The pinnacle of Aguille de la Tsa, casts its morning shadow across a valley. Imaged in the Swiss Valais by James Osborn August '07 from the pinnacle top (see lower insert view) . Large image ©James Osborn, insert summitpost.org.
The shadows have several intriguing features. Why are they several shades of blue? Why is the pinnacle shadow knife-like and inky dark? Why do the shadow edges converge towards the tip of the pinnacle shadow?
We are looking at two superimposed shadow types. The first is the 2D ridge shadow cast onto the opposite valley wall (mentally flip the small insert image left to right to match the shadow features). The second series of shadows are solid, 3D, cast into the intervening air itself. It is these that create the interesting features.
The shadowed air is a dark void. Its top has parallel corrugations corresponding to the ridge profile. Make some parallel folds in a sheet of paper to model it. The camera sees the corrugations from the sharp fold coming from the pinnacle top - the red spot in the diagram.
Shadow blues - Look from the red spot along the shadow of the pinnacle. All the air in the path is in complete shadow and is dark. Look across to the parallel shadow of the adjacent peak. Your line of sight crosses intervening sunlit air. Scattered light from the sunlit air lightens the appearance of the shadow. The next peak's shadow is lightened even more by two bands of intervening sunlit air.

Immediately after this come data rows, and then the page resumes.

[config.mk]
export PLATFORM = sky130hd
export DESIGN_NAME = jk_excitation_driver
export DESIGN_NICKNAME = d
export VERILOG_FILES = /design/src/rtl/jk_excitation_driver.sv
export SDC_FILE = /design/constraint.sdc
export NUM_CORES = 1
export LEC_CHECK = 0
export BUFFER_PORTS_ARGS = -buffer_cell sky130_fd_sc_hd__buf_2
export CORE_MARGIN = 4
export CORE_UTILIZATION = 46
export CTS_BUF_LIST = sky130_fd_sc_hd__clkbuf_8
export CTS_CLUSTER_SIZE = 10
export DETAILED_ROUTE_END_ITERATION = 10
export PLACE_DENSITY = 0.74
export SLEW_MARGIN = 10
export SYNTH_ARGS = -nofsm -noshare
export SYNTH_HDL_FRONTEND = slang
export SYNTH_SLANG_ARGS = --single-unit
[constraint.sdc]
create_clock -name clk -period 1.08 [get_ports clk]
set_input_delay 0 -clock clk [delete_from_list [all_inputs] [get_ports clk]]
set_output_delay 0 -clock clk [all_outputs]
set_load 0.01 [all_outputs]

Sharp pinnacle shadow - the dark shadow is in the air. it is a 3D air shadow, not the 2D one on the valley wall. From the red spot the pinnacle's 3D shadow void appears as a sharp wedge shape.
Converging shadow edges - The uppermost ridges of the shadows are all parallel. But from the red spot they appear, by perspective, to converge on the antisolar point directly opposite the sun and marked by the shadow of the pinnacle peak on the opposite valley wall (blue spot). To see the effect 'live' try looking along a parallel folded sheet of paper with your eye at the red spot position.